Search the records below for "buffers"; copy each line that has it.

Stored items
○ ○ ○ ○ ○ ○ ○

[src/rtl/window_gen4x4.sv]
// Streaming 4x4 sliding-window generator: three line buffers plus a 4x4 shift
// register, emitting every stride-1 window of a raster-order frame.
module window_gen4x4 #(
  parameter int lenOfInput = 8,
  parameter int IMG_W      = 32,
  parameter int IMG_H      = 32
) (
  input  logic                       clk,
  input  logic                       rst_n,
  input  logic                       in_valid,
  output logic                       in_ready,
  input  logic [lenOfInput-1:0]      in_pixel,
  input  logic                       in_sof,
  output logic                       win_valid,
  input  logic                       out_ready,
  output logic [16*lenOfInput-1:0]   win_data,
  output logic [15:0]                win_row,
  output logic [15:0]                win_col,
  output logic                       win_eof
);

  localparam int          XW     = (IMG_W > 1) ? $clog2(IMG_W) : 1;
  localparam logic [15:0] X_LAST = 16'(IMG_W - 1);
  localparam logic [15:0] Y_LAST = 16'(IMG_H - 1);

  logic [15:0]           x, y;
  logic [15:0]           x_cur, y_cur;
  logic [XW-1:0]         xi;
  logic                  acc;
  logic                  emit;
  logic [lenOfInput-1:0] lb0 [IMG_W];
  logic [lenOfInput-1:0] lb1 [IMG_W];
  logic [lenOfInput-1:0] lb2 [IMG_W];
  logic [lenOfInput-1:0] win [4][4];

  assign in_ready = ~win_valid | out_ready;
  assign acc      = in_valid & in_ready;

  // sof forces the accepted pixel to (0,0) before any use of the position
  assign x_cur = in_sof ? 16'd0 : x;
  assign y_cur = in_sof ? 16'd0 : y;
  assign xi    = x_cur[XW-1:0];
  assign emit  = (y_cur >= 16'd3) && (x_cur >= 16'd3);

  always_comb begin
    win_data = '0;
    for (int r = 0; r < 4; r++)
      for (int c = 0; c < 4; c++)
        win_data[(r*4+c)*lenOfInput +: lenOfInput] = win[r][c];
  end

  // Line buffers carry no reset; stale rows never reach an emitted window.
  always_ff @(posedge clk) begin
    if (acc) begin
      lb2[xi] <= lb1[xi];
      lb1[xi] <= lb0[xi];
      lb0[xi] <= in_pixel;
    end
  end

  always_ff @(posedge clk or negedge rst_n) begin
    if (!rst_n) begin
      x         <= '0;
      y         <= '0;
      win_valid <= 1'b0;
      win_eof   <= 1'b0;
      win_row   <= '0;
      win_col   <= '0;
      for (int r = 0; r < 4; r++)
        for (int c = 0; c < 4; c++)
          win[r][c] <= '0;
    end else begin
      if (acc) begin
        for (int r = 0; r < 4; r++)
          for (int c = 0; c < 3; c++)
            win[r][c] <= win[r][c+1];
        win[0][3] <= lb2[xi];
        win[1][3] <= lb1[xi];
        win[2][3] <= lb0[xi];
        win[3][3] <= in_pixel;

        if (x_cur == X_LAST) begin
          x <= '0;
          y <= (y_cur == Y_LAST) ? 16'd0 : y_cur + 16'd1;
        end else begin
          x <= x_cur + 16'd1;
          y <= y_cur;
        end
      end

      if (acc && emit) begin
        win_valid <= 1'b1;
        win_row   <= y_cur - 16'd3;
        win_col   <= x_cur - 16'd3;
        win_eof   <= (y_cur == Y_LAST) && (x_cur == X_LAST);
      end else if (out_ready) begin
        win_valid <= 1'b0;
        win_eof   <= 1'b0;
      end
    end
  end

endmodule

[config.mk]
export PLATFORM = sky130hd
export DESIGN_NAME = window_gen4x4
export DESIGN_NICKNAME = d
export VERILOG_FILES = /design/src/rtl/window_gen4x4.sv
export SDC_FILE = /design/constraint.sdc
export NUM_CORES = 1
export LEC_CHECK = 0
export ABC_AREA = 1
export CAP_MARGIN = 20
export CORE_UTILIZATION = 61
export DETAILED_ROUTE_END_ITERATION = 10
export PLACE_DENSITY = 0.8
export SLEW_MARGIN = 20
export SYNTH_ARGS = -nofsm -noshare
export SYNTH_HDL_FRONTEND = slang
export SYNTH_SLANG_ARGS = --single-unit
export TNS_END_PERCENT = 10
[constraint.sdc]
create_clock -name clk -period 4.15 [get_ports clk]
set_clock_uncertainty 0.05 [all_clocks]
set_input_delay 0.415 -clock clk [delete_from_list [all_inputs] [get_ports clk]]
set_output_delay 0.415 -clock clk [all_outputs]
set_load 0.01 [all_outputs]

○ ○ ○ ○ ○ ○ ○

--- WRITTEN RESPONSE ---
// Streaming 4x4 sliding-window generator: three line buffers plus a 4x4 shift
  // Line buffers carry no reset; stale rows never reach an emitted window.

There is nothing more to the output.